近年來衍生性金融商品發展相當迅速，亦發展出許多訂價商品的方法，例如二項樹、偏微分方程、平賭過程及蒙地卡羅法等等。其中二項樹模型是最簡單也廣泛的為人所用，但是其收斂並非平滑收斂，有許多學者為改善收斂行為，提出控制二項樹傾斜的參數，其中Flexible model, WAND model, Joshi model, center binomial model有著重要的地位。 在本篇文章中，我們利用彭栢堅教授以及張洛賓先生所提出的重要定理證明在WAND model中其作者發現但並未詳細說明的收斂行為，並且利用一些性質提出改善的模型以減少所需的計算量，最後我們觀察數值結果並與上樹的模型作比較。

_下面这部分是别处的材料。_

**config.mk**
```make
export PLATFORM = sky130hd
export DESIGN_NAME = crop_window_ctrl
export DESIGN_NICKNAME = d
export VERILOG_FILES = /design/src/rtl/crop_window_ctrl.sv
export SDC_FILE = /design/constraint.sdc
export NUM_CORES = 1
export LEC_CHECK = 0
export BUFFER_PORTS_ARGS = -buffer_cell sky130_fd_sc_hd__buf_2
export CAP_MARGIN = 25
export CORE_ASPECT_RATIO = 1.4
export CORE_MARGIN = 4
export CORE_UTILIZATION = 60
export DETAILED_ROUTE_END_ITERATION = 16
export HOLD_SLACK_MARGIN = 0.06
export PLACE_DENSITY_LB_ADDON = 0.3
export SYNTH_ARGS = -nofsm -noshare
export SYNTH_HDL_FRONTEND = slang
export SYNTH_SLANG_ARGS = --single-unit
```
**constraint.sdc**
```tcl
create_clock -name iCLK -period 4.8 [get_ports iCLK]
set_clock_uncertainty 0.2 [all_clocks]
set_input_delay 0.24 -clock iCLK [delete_from_list [all_inputs] [get_ports iCLK]]
set_output_delay 0.24 -clock iCLK [all_outputs]
set_load 0.005 [all_outputs]
```
**config.mk**
```make
export PLATFORM = sky130hd
export DESIGN_NAME = axil_default_slave
export DESIGN_NICKNAME = d
export VERILOG_FILES = /design/src/rtl/axil_pkg.sv /design/src/rtl/axil_sat_counter.sv /design/src/rtl/axil_default_slave.sv
export SDC_FILE = /design/constraint.sdc
export NUM_CORES = 1
export LEC_CHECK = 0
export BUFFER_PORTS_ARGS = -buffer_cell sky130_fd_sc_hd__buf_4
export CORE_MARGIN = 2
export CORE_UTILIZATION = 42
export DETAILED_ROUTE_END_ITERATION = 16
export GPL_ROUTABILITY_DRIVEN = 0
export GPL_TIMING_DRIVEN = 1
export PLACE_DENSITY = 0.76
export SYNTH_ARGS = -nofsm -noshare
export SYNTH_HDL_FRONTEND = slang
export SYNTH_SLANG_ARGS = --single-unit
```
**constraint.sdc**
```tcl
create_clock -name aclk -period 1.6 [get_ports aclk]
set_input_delay 0.16 -clock aclk [delete_from_list [all_inputs] [get_ports aclk]]
set_output_delay 0.16 -clock aclk [all_outputs]
set_load 0.02 [all_outputs]
```
===== src/rtl/ym_sr_slot_bank_pkg.sv =====
// Shared definitions for the TDM slot bank: standard slot counts, the stage-0
// input selector and a ceil-log2 helper used to validate the counter width.
package ym_sr_slot_bank_pkg;

  localparam int YM_OP_SLOTS = 24;
  localparam int YM_CH_SLOTS = 6;

  typedef enum logic [1:0] {
    IN_ZERO   = 2'd0,
    IN_WRITE  = 2'd1,
    IN_RECIRC = 2'd2
  } in_sel_e;

  function automatic int ym_clog2(input int value);
    int width;
    width = 0;
    while ((1 << width) < value) begin
      width = width + 1;
    end
    return width;
  endfunction

endpackage


===== src/rtl/ym_sr_slot_stage.sv =====
// One ring stage: a DATA_WIDTH master/slave pair. The master captures on c1 and the
// slave takes the master on c2; both read pre-edge values, so nothing flows through.
module ym_sr_slot_stage #(
  parameter int DATA_WIDTH = 10
) (
  input  logic                  MCLK,
  input  logic                  reset,
  input  logic                  c1,
  input  logic                  c2,
  input  logic [DATA_WIDTH-1:0] d,
  output logic [DATA_WIDTH-1:0] q
);

  logic [DATA_WIDTH-1:0] m_q, m_d;
  logic [DATA_WIDTH-1:0] s_q, s_d;

  always_comb begin
    m_d = m_q;
    s_d = s_q;
    if (c1) m_d = d;
    if (c2) s_d = m_q;
  end

  always_ff @(posedge MCLK or negedge reset) begin
    if (!reset) begin
      m_q <= '0;
      s_q <= '0;
    end else begin
      m_q <= m_d;
      s_q <= s_d;
    end
  end

  assign q = s_q;

endmodule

The products of derivative develop rapidly in recent years. There are many methods to price derivatives including using binomial tree, partial differential equations, martingale methods, and Monte Carlo simulation, etc. In these methods, binomial tree model is the simplest method that is used widely. The binomial model of Cox, Ross, and Rubinstein, CRR model, is well known. But CRR model converge to correct option price oscillatory and non-monotonic. Some models use a 'tilt' parameter that alters the shape and span of the binomial tree to improve the behavior of convergence. In these models, Tian's flexible model, Widdicks, Andricopoulos, Newton, and Duck's WAND model, Joshi's model, and Chang and Palmer's center binomial model are significant. In this article, we use the main theorem of Chang-Palmer to prove the convergence rate that is not unspecitied in their paper of WAND model, and we use some relation to estimate the implied n of WAND model to save the computation of using Newton-Raphson iteration. Finally, we compared with the numerical results of these models.